Vortex Wake Performance Enhancement

The vortex wake calculation involves $O(N^2)$ floating point operations where $N$ relates directly to the number of wake nodes and vortex elements used for representing the vortex wake and to compute the flow induction at the blade. This presents a computational problem that can slow down the simulation. To address this issue, it is possible to parallelise the computation, as the flow induction at each wake node is computed independently of other wake nodes.

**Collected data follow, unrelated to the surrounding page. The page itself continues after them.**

This design comes from an exercise in tuning for small area, a short achievable clock period and few clock cycles on the open sky130 flow, not from production work.
Function was checked by simulation only, so behaviour that the tests miss may differ from the original.
Power is estimated from default activity; no workload was simulated.

v24:
==> flow/design.v (excerpt) <==
module levinson_top(clock, reset, start, done,
	scratch_mem_read_addr, scratch_mem_in,
	scratch_mem_write_addr, scratch_mem_out, scratch_mem_write_en);
clock: 20.0 ns
lec_check: 0
abc_area: 1
cap_margin: 20
core_margin: 2
core_utilization: 45
cts_cluster_diameter: 100
cts_cluster_size: 16
place_density: 0.65
slew_margin: 20
standard.sh (not shown) runs the stock make flow with config.mk's settings and CLKGATE_MAP_FILE= SYNTH_SCRIPT=/design/flow/synth_recipe.tcl, a recipe that flattens the netlist after the stock synthesis.
==> flow/flow/run.sh <==
#!/bin/bash
set -euo pipefail
bash standard.sh SETUP_SLACK_MARGIN=15 finish > standard.log 2>&1
Testbench counts of v24, summed over its fixed seeds: cycles 1,370,400.
> inputs changed (v24 -> v34)
# v24
export LEC_CHECK = 0
export ABC_AREA = 1
export CAP_MARGIN = 20
export CORE_MARGIN = 2
export CORE_UTILIZATION = 45
export CTS_CLUSTER_DIAMETER = 100
export CTS_CLUSTER_SIZE = 16
export PLACE_DENSITY = 0.65
export SLEW_MARGIN = 20
create_clock -name core_clock -period 20.0 [get_ports {clock}]
# v34
export LEC_CHECK = 0
export ABC_AREA = 1
export CAP_MARGIN = 20
export CORE_MARGIN = 2
export CORE_UTILIZATION = 40
export CTS_CLUSTER_DIAMETER = 100
export CTS_CLUSTER_SIZE = 16
export PLACE_DENSITY = 0.6
export SLEW_MARGIN = 20
create_clock -name core_clock -period 20.0 [get_ports {clock}]
==> comparison <==
- Compared with v24, v34 shows a lower global-route usage.
- [compare] base=v24 new=v34: flip-flop and latch share of the layout cell area now sits at about the same level, total design power now sits lower, cell area now sits at about the same level.
Edits applied to the flow inputs when going from v34 to v52:
# v34
export LEC_CHECK = 0
export ABC_AREA = 1
export CAP_MARGIN = 20
export CORE_MARGIN = 2
export CORE_UTILIZATION = 40
export CTS_CLUSTER_DIAMETER = 100
export CTS_CLUSTER_SIZE = 16
export PLACE_DENSITY = 0.6
export SLEW_MARGIN = 20
create_clock -name core_clock -period 20.0 [get_ports {clock}]
# v52
export LEC_CHECK = 0
export ABC_AREA = 1
export CAP_MARGIN = 20
export CORE_MARGIN = 2
export CORE_UTILIZATION = 40
export CTS_CLUSTER_DIAMETER = 100
export CTS_CLUSTER_SIZE = 16
export PLACE_DENSITY = 0.6
export SLEW_MARGIN = 20
export TNS_END_PERCENT = 20
create_clock -name core_clock -period 20.0 [get_ports {clock}]
==> comparison <==
Looking at the reports, v52 completed the entire flow and the layout it produced met the timing, DRC and antenna checks. v34 -> v52: number of cells on the worst hold path delta 0, exact match. Taking v34 as the reference, in v52 area overhead of the layout relative to synthesis down 0.36 points; final non-filler cell total level; register-to-register slack decreased 260 ps; sequential share of layout area shows no meaningful change; global-route wire length before repair has remained practically unchanged. [diff] number of design-rule violations left by the first detailed-router iteration, v52 relative to v34: improvement. From v34 to v52 the numbers moved as follows: pin slew with the least headroom to its limit went down by 14 ps, number of nets in the finished design roughly the same, cell area shows a reduction of 0.33%. Overall routing resource usage: v34 vs v52, no meaningful difference.


levinson_top, a different RTL version from the one above (not shown whole).
For scale: ~6500 cells after synthesis, roughly 93 I/O pins, ~48000 um2 of cells after synthesis.
clock: 20.0 ns
lec_check: 0
abc_area: 1
cap_margin: 20
core_margin: 2
core_utilization: 35
cts_cluster_diameter: 100
cts_cluster_size: 16
place_density: 0.55
slew_margin: 20
Scripts as last shown in full above: flow/flow/run.sh
Testbench counts at the start, summed over its fixed seeds: cycles 1,327,200.
Then changed:
- CORE_UTILIZATION: 35 -> 40
- PLACE_DENSITY: 0.55 -> 0.6
After rerunning:
- The new run produced a clean layout
- global-route usage climbs by 0.75 points
- synthesized cell count does not change
- critical path depth is unchanged
- clock skew drops by 0.028 ns
- setup slack improved by 0.032 ns
- clock power barely changes
- total power is about the same
- combinational power hardly moves
Then changed:
==> flow/run.sh (new file) <==
#!/bin/bash
# synth_recipe.tcl (not shown) runs the flow's synth.tcl, then flattens the netlist and writes it again
# the make line also repeats each setting of config.mk as NAME=value (left out here)
make -C /OpenROAD-flow-scripts/flow DESIGN_CONFIG=/design/flow/config.mk WORK_HOME=/design/flow/orfs CLKGATE_MAP_FILE= SYNTH_SCRIPT=/design/flow/synth_recipe.tcl finish
- CTS_CLUSTER_DIAMETER: 100 -> not set
- CTS_CLUSTER_SIZE: 16 -> not set
removed: flow/flow/run.sh
removed: flow/standard.sh
The changed run produced a clean layout. Fmax fell by about 23%. Final area increases by 0.94%. Sequential cell count does not change.


north:
levinson_top again, from the RTL that the note above started with.
clock: 20.0 ns
lec_check: 0
abc_area: 1
cap_margin: 20
core_margin: 2
core_utilization: 40
cts_cluster_diameter: 100
cts_cluster_size: 16
place_density: 0.6
slew_margin: 20
==> flow/flow/run.sh <==
#!/bin/bash
set -euo pipefail
bash standard.sh SETUP_SLACK_MARGIN=15.2 finish > standard.log 2>&1
Testbench counts of north, summed over its fixed seeds: cycles 1,327,200.
#### Input delta (south over north)
- CTS_CLUSTER_DIAMETER: 100 -> 110
- CTS_CLUSTER_SIZE: 16 -> 18
==> flow/flow/run.sh <==
#!/bin/bash
set -euo pipefail
bash standard.sh SETUP_SLACK_MARGIN=15 finish > standard.log 2>&1
Against north, south reports a utilization that is lower.
Taking south over north, the count of plain and timing-repair buffers in the layout ratio works out to 0.947.
Between north and south, the difference in fmax is negligible.

-- separate check: timing with driven ports --
How much do the figures lean on ideal ports? The routed layouts below were timed once more, with nothing changed but the port constraints.
Step 1: set_driving_cell puts a clkbuf_16 on clock and a buf_2 on each other input, an assumption about the parent block.
Step 2 times the ports against the registers' clock, not the clock port: input delays grow and output delays shrink by t, the midpoint of the rising clock arrivals with the driver on.
a / b / c = no drivers / after step 1 / after step 2; a / b = the first two.
run	shift t [ns]	slack for setup (ns)	worst hold slack (ns)	worst setup path after step 2	worst data-port slew with drivers (ns)
v24	0.754	14.777 / 14.696 / 14.742	0.355 / 0.355 / 0.355	input to register	0.12
v34	0.764	14.816 / 14.735 / 14.710	0.376 / 0.376 / 0.376	input to register	0.08
v52	0.758	14.820 / 14.740 / 14.705	0.379 / 0.379 / 0.379	input to register	0.08
the first run of note 2	0.764	14.749 / 14.662 / 14.473	0.365 / 0.365 / 0.365	input to register	0.10
the second run of note 2	0.770	14.780 / 14.697 / 14.610	0.393 / 0.393 / 0.393	input to register	0.06
the third run of note 2	0.782	13.207 / 13.207 / 13.207	0.381 / 0.381 / 0.381	register to register	0.07
north	0.770	14.780 / 14.702 / 14.598	0.393 / 0.393 / 0.393	input to register	0.06
south	0.738	14.788 / 14.709 / 14.626	0.387 / 0.387 / 0.387	input to register	0.08
After both steps setup and hold are still met in every run listed. The setup slack of the first run of note 2, which loses most, moves by -0.087 ns with the drivers and by -0.276 ns with both steps.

The user can select between two parallelisation options: a multithreading approach that uses multiple Central processing units (CPUs) and a Graphical Processing Unit (GPU).

Multithreading

CPUs have the following features to increase performance of computationally expensive calculations:

Increased number of cores (Multicore)
Widened SIMD registers (Vectorisation)

The vortex wake computational code has been updated for performance and appropriate compiler settings have been selected to take advantage of the aforementioned benefits in compute power. This allows the vortex wake calculations to attain a performance close to the peak theoretical performance of modern CPUs.

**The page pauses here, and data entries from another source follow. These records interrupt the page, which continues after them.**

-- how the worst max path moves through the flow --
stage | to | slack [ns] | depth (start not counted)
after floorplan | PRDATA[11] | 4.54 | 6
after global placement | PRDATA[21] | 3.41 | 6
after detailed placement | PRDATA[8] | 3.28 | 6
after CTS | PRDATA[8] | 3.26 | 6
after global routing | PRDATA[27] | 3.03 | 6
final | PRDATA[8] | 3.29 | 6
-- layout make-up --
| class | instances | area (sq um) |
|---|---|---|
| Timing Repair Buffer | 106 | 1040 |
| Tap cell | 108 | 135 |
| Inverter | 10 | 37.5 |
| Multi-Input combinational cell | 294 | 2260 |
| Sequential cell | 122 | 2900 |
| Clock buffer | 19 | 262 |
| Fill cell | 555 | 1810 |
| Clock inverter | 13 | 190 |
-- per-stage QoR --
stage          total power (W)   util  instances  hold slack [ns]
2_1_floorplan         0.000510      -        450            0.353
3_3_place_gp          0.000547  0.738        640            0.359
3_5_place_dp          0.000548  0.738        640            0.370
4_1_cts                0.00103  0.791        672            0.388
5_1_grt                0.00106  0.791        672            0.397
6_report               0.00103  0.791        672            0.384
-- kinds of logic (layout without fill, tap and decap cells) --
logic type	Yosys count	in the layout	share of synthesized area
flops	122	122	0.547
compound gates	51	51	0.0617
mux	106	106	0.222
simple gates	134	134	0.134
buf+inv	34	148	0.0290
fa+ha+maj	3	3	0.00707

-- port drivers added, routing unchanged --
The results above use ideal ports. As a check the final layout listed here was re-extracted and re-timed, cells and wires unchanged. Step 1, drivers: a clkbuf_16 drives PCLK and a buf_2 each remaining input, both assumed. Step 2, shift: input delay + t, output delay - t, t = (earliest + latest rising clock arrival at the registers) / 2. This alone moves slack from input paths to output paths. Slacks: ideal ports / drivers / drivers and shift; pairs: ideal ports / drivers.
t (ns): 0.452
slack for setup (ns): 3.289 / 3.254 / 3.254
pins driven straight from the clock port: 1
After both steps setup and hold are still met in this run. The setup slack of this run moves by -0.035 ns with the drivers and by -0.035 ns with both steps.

Open multi-processing (OpenMP) is an application programming interface used to define a series of threads within the calculation to perform operations in parallel. The vortex wake implementation in Bladed uses OpenMP and allows the user to use multiple CPU threads for the calculation. The number of threads used should not be greater than the number of CPU cores (including hyper-threaded cores) available on the hardware.

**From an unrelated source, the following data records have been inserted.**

This design comes from an exercise in tuning for small area on the open sky130 flow, not from production work. Only simulation tests tie the RTL to the original design; equivalence was not proved. Power is estimated from default activity; no workload was simulated.

Setup of lane 1:
// myFFT16
module myFFT16 (
    input         i_clk,
    input         i_reset,
    input         i_valid,
    input  [15:0] i_data_in_i,
    input  [15:0] i_data_in_q,
    output [17:0] o_data_out_i,
    output [17:0] o_data_out_q,
    output        o_complete,
    output [2:0]  o_stateFFT,
    input         i_flag_ready_recive,
    output        o_flag_wayt_data
);
    myFFT #(.SIZE_BUFFER(4), .DATA_FFT_SIZE(16), .FAST("slow"), .TYPE("forvard"),
            .COMPENS_FP("add"), .MIN_FFT_x4(1), .USE_ROUND(1), .USE_DSP(1),
            .PARAREL_FFT(9'b111111111))
    u_fft (
        .i_clk(i_clk),
        .i_reset(i_reset),
        .i_valid(i_valid),
        .i_data_in_i(i_data_in_i),
        .i_data_in_q(i_data_in_q),
        .o_data_out_i(o_data_out_i),
        .o_data_out_q(o_data_out_q),
        .o_complete(o_complete),
        .o_stateFFT(o_stateFFT),
        .i_flag_ready_recive(i_flag_ready_recive),
        .o_flag_wayt_data(o_flag_wayt_data)
    );
endmodule
For scale: roughly 3100 flip-flops, roughly 77 I/O pins, ~150000 µm² of cells after synthesis.
==> flow/config.mk <==
export PLATFORM = sky130hd
export DESIGN_NAME = myFFT16
export DESIGN_NICKNAME = myFFT16
export VERILOG_FILES = /design/flow/design.v
export SDC_FILE = /design/flow/constraint.sdc
export NUM_CORES = 4
export LEC_CHECK = 0
export CAP_MARGIN = 0
export CORE_MARGIN = 2
export CORE_UTILIZATION = 60
export CTS_BUF_LIST = sky130_fd_sc_hd__clkbuf_8
export CTS_CLUSTER_DIAMETER = 60
export CTS_CLUSTER_SIZE = 16
export SLEW_MARGIN = 0
==> flow/constraint.sdc <==
create_clock -name core_clock -period 10.0 [get_ports {i_clk}]
set_input_delay 2.0000 -clock core_clock [delete_from_list [all_inputs] [get_ports {i_clk}]]
set_output_delay 2.0000 -clock core_clock [all_outputs]
set_load 0.01 [all_outputs]
standard.sh (not shown) runs the stock make flow with config.mk's settings and CLKGATE_MAP_FILE= SYNTH_SCRIPT=/design/flow/synth_recipe.tcl, a recipe that flattens the netlist after the stock synthesis.
==> flow/flow/run.sh <==
#!/bin/bash
set -e
export CTS_ARGS="-sink_clustering_enable -repair_clock_nets -dont_use_dummy_load -sink_clustering_size 16 -sink_clustering_max_diameter 60 -buf_list sky130_fd_sc_hd__clkbuf_8"
bash standard.sh > standard.log 2>&1
Modified inputs, lane 2 compared to lane 1
diff --git a/flow/design.v b/flow/design.v
--- a/flow/design.v
+++ b/flow/design.v
@@ -2387,24 +2387,24 @@
             begin
                 c = neg;
                 for (t = 0; t < DATA_FFT_SIZE; t = t + 1)
                 begin
                     bb = b[t] ^ neg;
                     rca[t] = a[t] ^ bb ^ c;
                     c = (a[t] & bb) | (a[t] & c) | (bb & c);
                 end
             end
         endfunction
         wire [1:0] n = counterReciveDataFFT[1:0];
-        wire [DATA_FFT_SIZE-1:0] base_i = n[0] ? s_i[1] : s_i[0];
-        wire [DATA_FFT_SIZE-1:0] base_q = n[0] ? s_q[1] : s_q[0];
+        wire [DATA_FFT_SIZE-1:0] base_i = ({DATA_FFT_SIZE{n == 2'd2}} & s_i[0]) | ({DATA_FFT_SIZE{n == 2'd3}} & s_i[1]);
+        wire [DATA_FFT_SIZE-1:0] base_q = ({DATA_FFT_SIZE{n == 2'd2}} & s_q[0]) | ({DATA_FFT_SIZE{n == 2'd3}} & s_q[1]);
         wire [DATA_FFT_SIZE-1:0] bp_i = rca(base_i, i_data_in_i, 1'b0);
         wire [DATA_FFT_SIZE-1:0] bp_q = rca(base_q, i_data_in_q, 1'b0);
         wire [DATA_FFT_SIZE-1:0] bm_i = ~rca(~base_i, i_data_in_i, 1'b0);    
         wire [DATA_FFT_SIZE-1:0] bm_q = ~rca(~base_q, i_data_in_q, 1'b0);
         always @(posedge i_clk) 
         begin : reciveDataFFT
             if(i_reset)   counterReciveDataFFT <= 0;
             else
             begin
                 if(counterReciveDataFFT < NFFT)
                 begin
@@ -2413,38 +2413,40 @@
                         counterReciveDataFFT <= counterReciveDataFFT + 1;
                     end
                 end
                 else counterReciveDataFFT <= 0;
             end
         end
         always @(posedge i_clk)
         begin : butterflies
             if(!counterReciveDataFFT[2] & i_valid & !i_reset)
             begin
                 nL <= n;
-                case (n)
-                2'd0: begin s_i[0] <= i_data_in_i; s_q[0] <= i_data_in_q; end
-                2'd1: begin s_i[1] <= i_data_in_i; s_q[1] <= i_data_in_q; end
-                2'd2: begin s_i[0] <= bp_i; s_q[0] <= bp_q; s_i[2] <= bm_i; s_q[2] <= bm_q; end
-                default: begin s_i[1] <= bp_i; s_q[1] <= bp_q; s_i[3] <= bm_i; s_q[3] <= bm_q; end
-                endcase
+                if (n[0]) begin s_i[1] <= bp_i; s_q[1] <= bp_q; end
+                else      begin s_i[0] <= bp_i; s_q[0] <= bp_q; end
+                if (n == 2'd2) begin s_i[2] <= bm_i; s_q[2] <= bm_q; end
+                if (n == 2'd3) begin s_i[3] <= bm_i; s_q[3] <= bm_q; end
             end
         end
         wire [1:0] rm = counterSendData[1:0];
         wire use_q = (nL != 2'd0);
         wire [DATA_FFT_SIZE-1:0] p_i = (rm[0] & nL[1]) ? s_i[2] : s_i[0];
         wire [DATA_FFT_SIZE-1:0] p_q = (rm[0] & nL[1]) ? s_q[2] : s_q[0];
-        wire [DATA_FFT_SIZE-1:0] q_i = {DATA_FFT_SIZE{use_q}} & ((rm[0] & (nL == 2'd3)) ? s_i[3] : s_i[1]);
-        wire [DATA_FFT_SIZE-1:0] q_q = {DATA_FFT_SIZE{use_q}} & ((rm[0] & (nL == 2'd3)) ? s_q[3] : s_q[1]);
-        wire [DATA_FFT_SIZE-1:0] x_i = rca(p_i, rm[0] ? q_q : q_i, (rm == 2'd2) | (rm == 2'd3));
-        wire [DATA_FFT_SIZE-1:0] x_q = rca(p_q, rm[0] ? q_i : q_q, (rm == 2'd2) | (rm == 2'd1));
+        wire q3 = rm[0] & (nL == 2'd3);
+        wire sel1i = use_q & !rm[0];           
+        wire sel1q = use_q & rm[0] & !q3;      
+        wire sel3  = use_q & q3;               
+        wire [DATA_FFT_SIZE-1:0] o_i = ({DATA_FFT_SIZE{sel1i}} & s_i[1]) | ({DATA_FFT_SIZE{sel1q}} & s_q[1]) | ({DATA_FFT_SIZE{sel3}} & s_q[3]);
+        wire [DATA_FFT_SIZE-1:0] o_q = ({DATA_FFT_SIZE{sel1i}} & s_q[1]) | ({DATA_FFT_SIZE{sel1q}} & s_i[1]) | ({DATA_FFT_SIZE{sel3}} & s_i[3]);
+        wire [DATA_FFT_SIZE-1:0] x_i = rca(p_i, o_i, (rm == 2'd2) | (rm == 2'd3));
+        wire [DATA_FFT_SIZE-1:0] x_q = rca(p_q, o_q, (rm == 2'd2) | (rm == 2'd1));
         reg [DATA_FFT_SIZE-1:0] reg_data_out_i;
         reg [DATA_FFT_SIZE-1:0] reg_data_out_q;
         assign o_data_out_i = reg_data_out_i;
         assign o_data_out_q = reg_data_out_q;
         always @(posedge i_clk) 
         begin : sendDataFFT
             if(i_reset) counterSendData <= 0;
             else if(state == stateComplete)
             begin
                 if((counterSendData < NFFT) & i_flag_ready_recive)
                 begin : FLAG_RECIVE_FFT
### Flow results
The number of nets in the synthesized netlist of lane 2 is lower than that of lane 1.
For the clock buffer count from CTS, lane 2 came in about 0.9% lower than lane 1 did.
Synthesized area on lane 2 is ahead of lane 1.
Of lane 2 and lane 1, the higher clock group share of total power belongs to lane 2.
Area of all placed cells without fillers of lane 2 falls short of that of lane 1 by a few percent.
Compared with lane 1, lane 2 instantiates a smaller number of cells.
NOTE number of clock buffer instances in the layout lane 1->lane 2 decreased slightly
Taking lane 1 as the reference, in lane 2 non-clock buffer count has increased; vertical die dimension has decreased; first-pass GRT wire length has decreased.

afterwards: timing with drivers on the ports:
In the flow no input, the clock included, has a driving cell. The finished layouts below were timed again as built, in two steps.
Step 1: set_driving_cell puts a clkbuf_16 on i_clk and a buf_2 on each other input, an assumption about the parent block.
Step 2 moves the port delays by t, midway between the first and last clock arrival at a register: inputs arrive t later, outputs are due t later. That takes back most of the time a late clock gives input paths.
Slacks: ideal ports / drivers / drivers and shift; pairs: ideal ports / drivers.
run | shift t [ns] | slack for setup (ns) | latest minus earliest clock arrival (ns) | worst data-port slew with drivers (ns)
lane 1 | 1.091 | 1.521 / 1.521 / 1.025 | 0.227 / 0.227 | 0.12
lane 2 | 1.067 | 1.525 / 1.525 / 0.589 | 0.219 / 0.219 | 0.10
After both steps every run listed still meets setup and hold. For lane 2, which loses most, drivers alone change the setup slack by 0.000 ns; drivers and shift together by -0.936 ns.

The code also takes advantage of vectorisation. An appropriate data layout and algorithm is implemented that can be vectorised by a vectorizing compiler. This enables multiple floating point operations and loading of contiguous data to occur simultaneously during the calculation.

Dispatch to GPU

The structure of induction calculations from a vortex wake is suited for application of a GPU due to the high number of similar but independent computations. The open standard OpenCL is a widely implemented framework to parallelize computations on graphics cards. Shifting the time consuming calculation of wake induction to the GPU allows for a significant speed up over the standard implementation as can be seen below.

Configuration file

The user can select the graphics card to be used by using a configuration file via the Bladed user interface. This is helpful when using machines that have multiple graphic cards, especially when spreading multiple simulations over different machines with different hardware components. This configuration file is to be located on the same absolute path on each computer and should name the preferred graphics card for the upcoming simulation.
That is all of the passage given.